====== MATERIAL FOR THE TASK

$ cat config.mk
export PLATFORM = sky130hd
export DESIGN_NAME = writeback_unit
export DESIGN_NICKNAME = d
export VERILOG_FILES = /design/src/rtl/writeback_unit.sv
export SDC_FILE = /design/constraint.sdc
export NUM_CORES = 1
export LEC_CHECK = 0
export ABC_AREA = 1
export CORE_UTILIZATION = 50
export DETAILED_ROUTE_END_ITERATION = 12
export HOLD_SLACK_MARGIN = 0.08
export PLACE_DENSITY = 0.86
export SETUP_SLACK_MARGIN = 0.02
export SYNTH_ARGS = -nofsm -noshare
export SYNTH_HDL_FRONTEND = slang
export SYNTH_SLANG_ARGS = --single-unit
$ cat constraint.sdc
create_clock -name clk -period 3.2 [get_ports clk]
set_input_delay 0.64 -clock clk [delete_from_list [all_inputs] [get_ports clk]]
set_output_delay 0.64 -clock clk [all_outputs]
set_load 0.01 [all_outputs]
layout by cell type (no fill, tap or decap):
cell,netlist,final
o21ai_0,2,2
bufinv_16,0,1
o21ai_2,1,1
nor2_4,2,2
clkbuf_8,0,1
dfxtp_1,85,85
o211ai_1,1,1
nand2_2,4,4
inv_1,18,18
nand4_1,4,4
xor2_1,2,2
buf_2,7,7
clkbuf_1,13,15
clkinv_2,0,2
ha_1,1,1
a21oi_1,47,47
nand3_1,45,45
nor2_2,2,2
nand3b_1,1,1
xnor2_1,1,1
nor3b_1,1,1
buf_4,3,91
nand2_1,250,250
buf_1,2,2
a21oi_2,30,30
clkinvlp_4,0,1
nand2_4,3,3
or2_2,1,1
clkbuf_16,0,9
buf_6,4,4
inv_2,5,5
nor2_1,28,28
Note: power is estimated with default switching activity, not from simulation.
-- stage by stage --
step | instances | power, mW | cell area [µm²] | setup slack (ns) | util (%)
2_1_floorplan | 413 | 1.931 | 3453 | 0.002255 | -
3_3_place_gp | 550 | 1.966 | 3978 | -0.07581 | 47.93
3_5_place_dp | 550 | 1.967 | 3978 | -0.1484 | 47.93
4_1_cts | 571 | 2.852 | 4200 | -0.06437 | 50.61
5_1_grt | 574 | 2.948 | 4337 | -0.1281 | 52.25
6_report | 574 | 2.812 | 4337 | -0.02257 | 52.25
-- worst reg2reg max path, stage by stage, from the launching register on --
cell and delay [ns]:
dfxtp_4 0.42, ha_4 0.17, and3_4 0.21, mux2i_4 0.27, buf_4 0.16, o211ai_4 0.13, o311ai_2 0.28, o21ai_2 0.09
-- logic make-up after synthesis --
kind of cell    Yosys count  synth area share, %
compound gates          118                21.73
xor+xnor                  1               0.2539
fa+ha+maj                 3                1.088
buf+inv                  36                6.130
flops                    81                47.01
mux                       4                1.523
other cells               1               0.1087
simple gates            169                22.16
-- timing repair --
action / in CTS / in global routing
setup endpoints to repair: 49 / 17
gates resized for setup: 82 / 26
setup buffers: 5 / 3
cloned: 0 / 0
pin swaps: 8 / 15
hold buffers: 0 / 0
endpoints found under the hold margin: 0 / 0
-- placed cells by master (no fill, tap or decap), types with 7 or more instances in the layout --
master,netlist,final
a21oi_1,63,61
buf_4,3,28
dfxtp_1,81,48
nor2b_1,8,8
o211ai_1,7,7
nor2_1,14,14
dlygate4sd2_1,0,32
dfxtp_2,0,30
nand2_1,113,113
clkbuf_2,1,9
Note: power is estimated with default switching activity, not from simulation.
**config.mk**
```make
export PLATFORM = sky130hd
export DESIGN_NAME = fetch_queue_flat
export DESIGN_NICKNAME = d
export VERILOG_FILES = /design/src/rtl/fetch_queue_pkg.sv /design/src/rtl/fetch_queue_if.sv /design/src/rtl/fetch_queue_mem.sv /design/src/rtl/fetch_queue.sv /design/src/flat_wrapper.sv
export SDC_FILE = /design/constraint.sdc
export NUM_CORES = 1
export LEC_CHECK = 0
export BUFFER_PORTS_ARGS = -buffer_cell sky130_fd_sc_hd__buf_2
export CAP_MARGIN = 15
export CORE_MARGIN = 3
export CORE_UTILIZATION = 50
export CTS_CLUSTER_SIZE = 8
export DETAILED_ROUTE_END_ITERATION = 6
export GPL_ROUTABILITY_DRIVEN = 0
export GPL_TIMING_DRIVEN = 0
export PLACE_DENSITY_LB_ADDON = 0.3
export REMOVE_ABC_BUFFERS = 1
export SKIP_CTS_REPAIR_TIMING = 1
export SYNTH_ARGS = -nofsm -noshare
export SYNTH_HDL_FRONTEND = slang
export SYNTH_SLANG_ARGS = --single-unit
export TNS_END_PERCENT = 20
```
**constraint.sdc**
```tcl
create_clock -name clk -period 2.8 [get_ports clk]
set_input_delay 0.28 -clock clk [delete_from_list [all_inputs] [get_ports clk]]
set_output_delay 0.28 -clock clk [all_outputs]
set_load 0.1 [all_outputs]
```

============

**WHAT IS BEING ASKED:**
Proceeding from the line containing "nand4_1,4,4" through the line containing "dfxtp_4 0.42, ha_4", transcribe the lines above exactly, both end lines included.

**REPLY:**
nand4_1,4,4
xor2_1,2,2
buf_2,7,7
clkbuf_1,13,15
clkinv_2,0,2
ha_1,1,1
a21oi_1,47,47
nand3_1,45,45
nor2_2,2,2
nand3b_1,1,1
xnor2_1,1,1
nor3b_1,1,1
buf_4,3,91
nand2_1,250,250
buf_1,2,2
a21oi_2,30,30
clkinvlp_4,0,1
nand2_4,3,3
or2_2,1,1
clkbuf_16,0,9
buf_6,4,4
inv_2,5,5
nor2_1,28,28
Note: power is estimated with default switching activity, not from simulation.
-- stage by stage --
step | instances | power, mW | cell area [µm²] | setup slack (ns) | util (%)
2_1_floorplan | 413 | 1.931 | 3453 | 0.002255 | -
3_3_place_gp | 550 | 1.966 | 3978 | -0.07581 | 47.93
3_5_place_dp | 550 | 1.967 | 3978 | -0.1484 | 47.93
4_1_cts | 571 | 2.852 | 4200 | -0.06437 | 50.61
5_1_grt | 574 | 2.948 | 4337 | -0.1281 | 52.25
6_report | 574 | 2.812 | 4337 | -0.02257 | 52.25
-- worst reg2reg max path, stage by stage, from the launching register on --
cell and delay [ns]:
dfxtp_4 0.42, ha_4 0.17, and3_4 0.21, mux2i_4 0.27, buf_4 0.16, o211ai_4 0.13, o311ai_2 0.28, o21ai_2 0.09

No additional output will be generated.